1-3最終検査

 翌朝。自宅のよりも数倍質の良いベッドのおかげで、昨晩はしっかりぐっすり眠れた俺こと水瀬智紀は、休憩室で朝食を食べていた。なんと休憩室にあるとは思えないほど、しっかりとしたキッチンスペースがあった。ご自由にどうぞ、と書かれたスペースにあった六枚切り食パンから二つパンを取り、食パン二枚並べられるトースターに並べる。軽く焦げ目がつくまで焼けるように設定しながら、カップに牛乳を注ぐ。本当はベーコンと卵を焼きたいところなのだが、冷蔵庫のものは勝手に使っていいのかが分からなかったから辞めておいた。
 ちん、と軽快な音を立ててパンが焼けたところで、紙皿に出来上がったばかりの熱々のトーストを置く。牛乳の入ったカップと一緒に、ソファーのあるテーブルまで運び、いただきます、と食前の挨拶をして食べ始める。バターもマーガリンもつけてないのに、めちゃくちゃうまいトーストを半分ほど食べ終えた頃、仮眠室に通じる扉から一人の男性が出てくる。
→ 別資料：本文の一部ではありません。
## config.mk

```make
export PLATFORM = sky130hd
export DESIGN_NAME = axi_gran_burst_chunker
export DESIGN_NICKNAME = d
export VERILOG_FILES = /design/src/rtl/axi_gran_burst_chunker.sv
export SDC_FILE = /design/constraint.sdc
export NUM_CORES = 1
export LEC_CHECK = 0
export CAP_MARGIN = 0
export CELL_PAD_IN_SITES_DETAIL_PLACEMENT = 0
export CELL_PAD_IN_SITES_GLOBAL_PLACEMENT = 1
export CORE_ASPECT_RATIO = 1.5
export CORE_MARGIN = 10
export CORE_UTILIZATION = 25
export CTS_BUF_LIST = sky130_fd_sc_hd__clkbuf_2
export DETAILED_ROUTE_END_ITERATION = 10
export PLACE_DENSITY_LB_ADDON = 0.1
export SLEW_MARGIN = 40
export SYNTH_ARGS = -nofsm -noshare
export SYNTH_HDL_FRONTEND = slang
export SYNTH_SLANG_ARGS = --single-unit
```

## constraint.sdc

```tcl
create_clock -name clk_i -period 4.8 [get_ports clk_i]
set_input_delay 0.72 -clock clk_i [delete_from_list [all_inputs] [get_ports clk_i]]
set_output_delay 0.72 -clock clk_i [all_outputs]
set_load 0.05 [all_outputs]
```

## src/rtl/axi_gran_burst_chunker.sv

```systemverilog
// Request-side burst splitter. It accepts one AXI AR/AW request and reserves a
// beat counter for it through the alloc port. It then issues the request
// downstream as fragments of at most lim+1 beats. Only one original request is
// inside the block at a time. Every output is driven from a register.
module axi_gran_burst_chunker #(
  parameter int IdWidth   = 4,
  parameter int AddrWidth = 32
) (
  input  logic                 clk_i,
  input  logic                 rst_i,
  input  logic [7:0]           len_limit_i,
  input  logic [IdWidth-1:0]   ax_id_i,
  input  logic [AddrWidth-1:0] ax_addr_i,
  input  logic [7:0]           ax_len_i,
  input  logic [2:0]           ax_size_i,
  input  logic [1:0]           ax_burst_i,
  input  logic                 ax_valid_i,
  output logic                 ax_ready_o,
  output logic [IdWidth-1:0]   alloc_id_o,
  output logic [7:0]           alloc_len_o,
  output logic                 alloc_req_o,
  input  logic                 alloc_gnt_i,
  output logic [IdWidth-1:0]   frag_id_o,
  output logic [AddrWidth-1:0] frag_addr_o,
  output logic [7:0]           frag_len_o,
  output logic [2:0]           frag_size_o,
  output logic [1:0]           frag_burst_o,
  output logic                 frag_last_o,
  output logic                 frag_valid_o,
  input  logic                 frag_ready_i,
  output logic                 busy_o
);

  localparam logic [1:0] BurstFixed = 2'd0;
  localparam logic [1:0] BurstIncr  = 2'd1;
  localparam logic [1:0] BurstWrap  = 2'd2;

  typedef enum logic [1:0] {
    IDLE  = 2'd0,
    ALLOC = 2'd1,
    ISSUE = 2'd2
  } state_t;

  state_t                 state;
  logic [IdWidth-1:0]     id_q;
  logic [AddrWidth-1:0]   addr_q;
  logic [7:0]             len_q;
  logic [2:0]             size_q;
  logic [1:0]             burst_q;
  logic [7:0]             lim_q;
  logic [7:0]             rem_q;
  logic                   ready_q;
  logic                   alloc_req_q;
  logic                   frag_valid_q;
  logic [7:0]             frag_len_q;
  logic                   frag_last_q;

  // The remaining-beat count after this fragment. It is only used when
  // rem > lim. In that case lim < 255, so the subtraction cannot underflow.
  logic [7:0]             rem_next;
  // The byte step between fragments. It only advances INCR bursts.
  logic [AddrWidth-1:0]   addr_step;
  logic [8:0]             frag_after;

  // Compute the {last, len} of a fragment from the remaining beats. WRAP
  // bursts are never split. A limit of 255 always yields one fragment.
  function automatic logic [8:0] frag_calc(input logic [7:0] rem,
                                           input logic [7:0] lim,
                                           input logic [1:0] burst);
    logic [8:0] res;
    if (burst == BurstWrap || rem <= lim) begin
      res = {1'b1, rem};
    end else begin
      res = {1'b0, lim};
    end
    return res;
  endfunction

  // Compute the next fragment's remaining count and the address step.
  always_comb begin
    rem_next   = rem_q - lim_q - 8'd1;
    addr_step  = (AddrWidth'(lim_q) + AddrWidth'(1)) << size_q;
    frag_after = frag_calc(rem_next, lim_q, burst_q);
  end

  // Request FSM. A request is accepted, then a counter is allocated, then
  // fragments are issued. All handshake outputs are registered here.
  always_ff @(posedge clk_i or posedge rst_i) begin
    if (rst_i) begin
      state        <= IDLE;
      id_q         <= '0;
      addr_q       <= '0;
      len_q        <= '0;
      size_q       <= '0;
      burst_q      <= '0;
      lim_q        <= '0;
      rem_q        <= '0;
      ready_q      <= 1'b0;
      alloc_req_q  <= 1'b0;
      frag_valid_q <= 1'b0;
      frag_len_q   <= '0;
      frag_last_q  <= 1'b0;
    end else begin
      case (state)
        IDLE: begin
          if (ready_q && ax_valid_i) begin
            id_q        <= ax_id_i;
            addr_q      <= ax_addr_i;
            len_q       <= ax_len_i;
            size_q      <= ax_size_i;
            burst_q     <= ax_burst_i;
            lim_q       <= len_limit_i;
            rem_q       <= ax_len_i;
            ready_q     <= 1'b0;
            alloc_req_q <= 1'b1;
            state       <= ALLOC;
          end else begin
            ready_q <= 1'b1;
          end
        end
        ALLOC: begin
          if (alloc_gnt_i) begin
            alloc_req_q                <= 1'b0;
            frag_valid_q               <= 1'b1;
            {frag_last_q, frag_len_q}  <= frag_calc(rem_q, lim_q, burst_q);
            state                      <= ISSUE;
          end
        end
        ISSUE: begin
          if (frag_ready_i) begin
            if (frag_last_q) begin
              frag_valid_q <= 1'b0;
              ready_q      <= 1'b1;
              state        <= IDLE;
            end else begin
              rem_q                     <= rem_next;
              {frag_last_q, frag_len_q} <= frag_after;
              if (burst_q == BurstIncr) begin
                addr_q <= addr_q + addr_step;
              end else if (burst_q == BurstFixed) begin
                addr_q <= addr_q;
              end
            end
          end
        end
        default: begin
          state <= IDLE;
        end
      endcase
    end
  end

  assign ax_ready_o   = ready_q;
  assign alloc_id_o   = id_q;
  assign alloc_len_o  = len_q;
  assign alloc_req_o  = alloc_req_q;
  assign frag_id_o    = id_q;
  assign frag_addr_o  = addr_q;
  assign frag_len_o   = frag_len_q;
  assign frag_size_o  = size_q;
  assign frag_burst_o = burst_q;
  assign frag_last_o  = frag_last_q;
  assign frag_valid_o = frag_valid_q;
  assign busy_o       = (state != IDLE);

endmodule

```

==> results of run 1 <==
==> area by class of cell <==
type                            instances  share of cell area (%)
Antenna cell                            2                  0.0682
Clock buffer                           10                   0.682
Clock inverter                          5                   0.358
Inverter                               25                    1.35
Multi-Input combinational cell        562                    47.5
Sequential cell                        79                    27.0
Tap cell                              276                    4.71
Timing Repair Buffer                  136                    18.3
==> metal layers <==
layer	global-route usage, %	wire, um	vias to the layer above	share of wire, %
li1	-	-	2752	-
met3	3.02	951	15	4.5
met2	27.2	11700	125	55
met4	4.68	303	0	1.4
met5	0	0	-	0
met1	15.7	8340	2701	39
==> placed cells by master, fill, tap and decap left out, types with 9 or more instances in the layout <==
master	netlist	layout
a211oi_1	9	9
a21o_1	10	10
a21oi_1	56	56
a31oi_1	19	19
and3_1	11	11
clkbuf_2	0	10
clkdlybuf4s50_1	0	127
dfrtp_1	79	78
ha_1	33	33
inv_1	25	24
mux2i_1	9	9
nand2_1	129	129
nand3_1	18	18
nor2_1	66	66
nor3_1	11	11
o21a_1	9	9
o21ai_0	31	31
xnor2_1	11	11
==> flip-flops by register name (all words and copies together), names as in the netlist <==
signal,cells
alloc_req_o,1
frag_last_o,1
rem_q,8
frag_burst_o,2
frag_valid_o,1
frag_size_o,3
alloc_id_o,4
state,2
frag_addr_o,32
ax_ready_o,1
alloc_len_o,8
frag_len_o,8
lim_q,8
==> worst reg2reg max path: cells and delay by family (launching register included) <==
| kind | cells | cell delay [ns] |
|---|---|---|
| AND/OR/NAND/NOR | 2 | 0.40 |
| multiplexers | 2 | 0.54 |
| adder cells (fa/ha/maj) | 2 | 0.75 |
| flip-flops | 1 | 0.57 |
| AO/OA/AOI/OAI | 9 | 1.92 |
==> logic make-up after synthesis <==
family,synth area share [%]
AOI/OAI and AO/OA,24.8
xor gates and xnor gates,2.90
adders and majority gates,7.90
buffers and inverters,5.02
DFF,34.5
muxes,2.16
and+or+nand+nor,22.8
==> stage by stage <==
step / util (%) / hold WS, ns / area (um2)
final: 32.7 / 0.432 / 7340
after global routing: 32.7 / 0.369 / 7340
after CTS: 32.6 / 0.378 / 7310
after detailed placement: 32.2 / 0.466 / 7240
after global placement: 32.2 / 0.461 / 7230
after floorplan: - / 0.544 / 5730
==> final timing paths <==
| check | endpoint | cells after the start | startpoint |
|---|---|---|---|
| max in group asynchronous | alloc_len_o[0] | 3 | rst_i |
| hold / removal | frag_addr_o[30] | 2 | rst_i |
| hold reg to reg | alloc_len_o[0] | 2 | alloc_len_o[0] |
| setup reg to reg | frag_addr_o[23] | 15 | lim_q[0] |
| setup / recovery | frag_addr_o[23] | 15 | lim_q[0] |
| min in group clk_i | alloc_len_o[0] | 2 | alloc_len_o[0] |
無精髭が生えた中年に差し掛かったくらいの男は、大きなあくびと一緒にキッチンスペースに歩いていく。よれよれになった、制服らしいダークブルーの服の背中には、特殊急襲部隊、と書かれている。ここはそういう部隊の施設、なのだろうか。聞いたことがないけれど。
 男はキッチンスペースでごそごそと何かを漁っていたかと思うと、食パンを一枚そのまま齧りながら、冷蔵庫から大きなヨーグルトのパックを取り出す。その中に蜂蜜をドバッと入れた彼は、カレー用のスプーンを容器に差し込んでソファーに向かって歩いてくる。そっとスペースを譲ると、男は俺に気がついたらしく、新顔かァ、と尋ねてくる。

「新顔?」
「……んあ? あー、なんだ。お前、あれか。検査中のやつか」
「ええっと……話が見えないんですが……」
「あー、ほれ、あれだ。黒っぽい箱触らされたり、運動させられたり、脳波測定したりしたろ」
「あ、しました!」
「そうかそうか。ここで朝を迎えてる奴ァ、だいたい新入りになることが多いからよォ」

 ビビ坊のおかげで、万年人員不足がちったァマシになったんだわ。
 蜂蜜たっぷりのヨーグルトと食パンを咀嚼しながら、無精髭の男・服部さんは眠そうに目を半分閉じたままボヤく。俺に話は見えてこないが、どうやら服部と名乗った男には分かることらしい。ビビ坊、とは誰のことを指しているのかだけは分からないが、若い職員のことだろう。坊、がつくぐらいだから、相当若いのだろう。
 ヨーグルトで食パンを流し込んだ服部は、俺ァ詳しいことは言えねえけどよ、と前置きをして口を開く。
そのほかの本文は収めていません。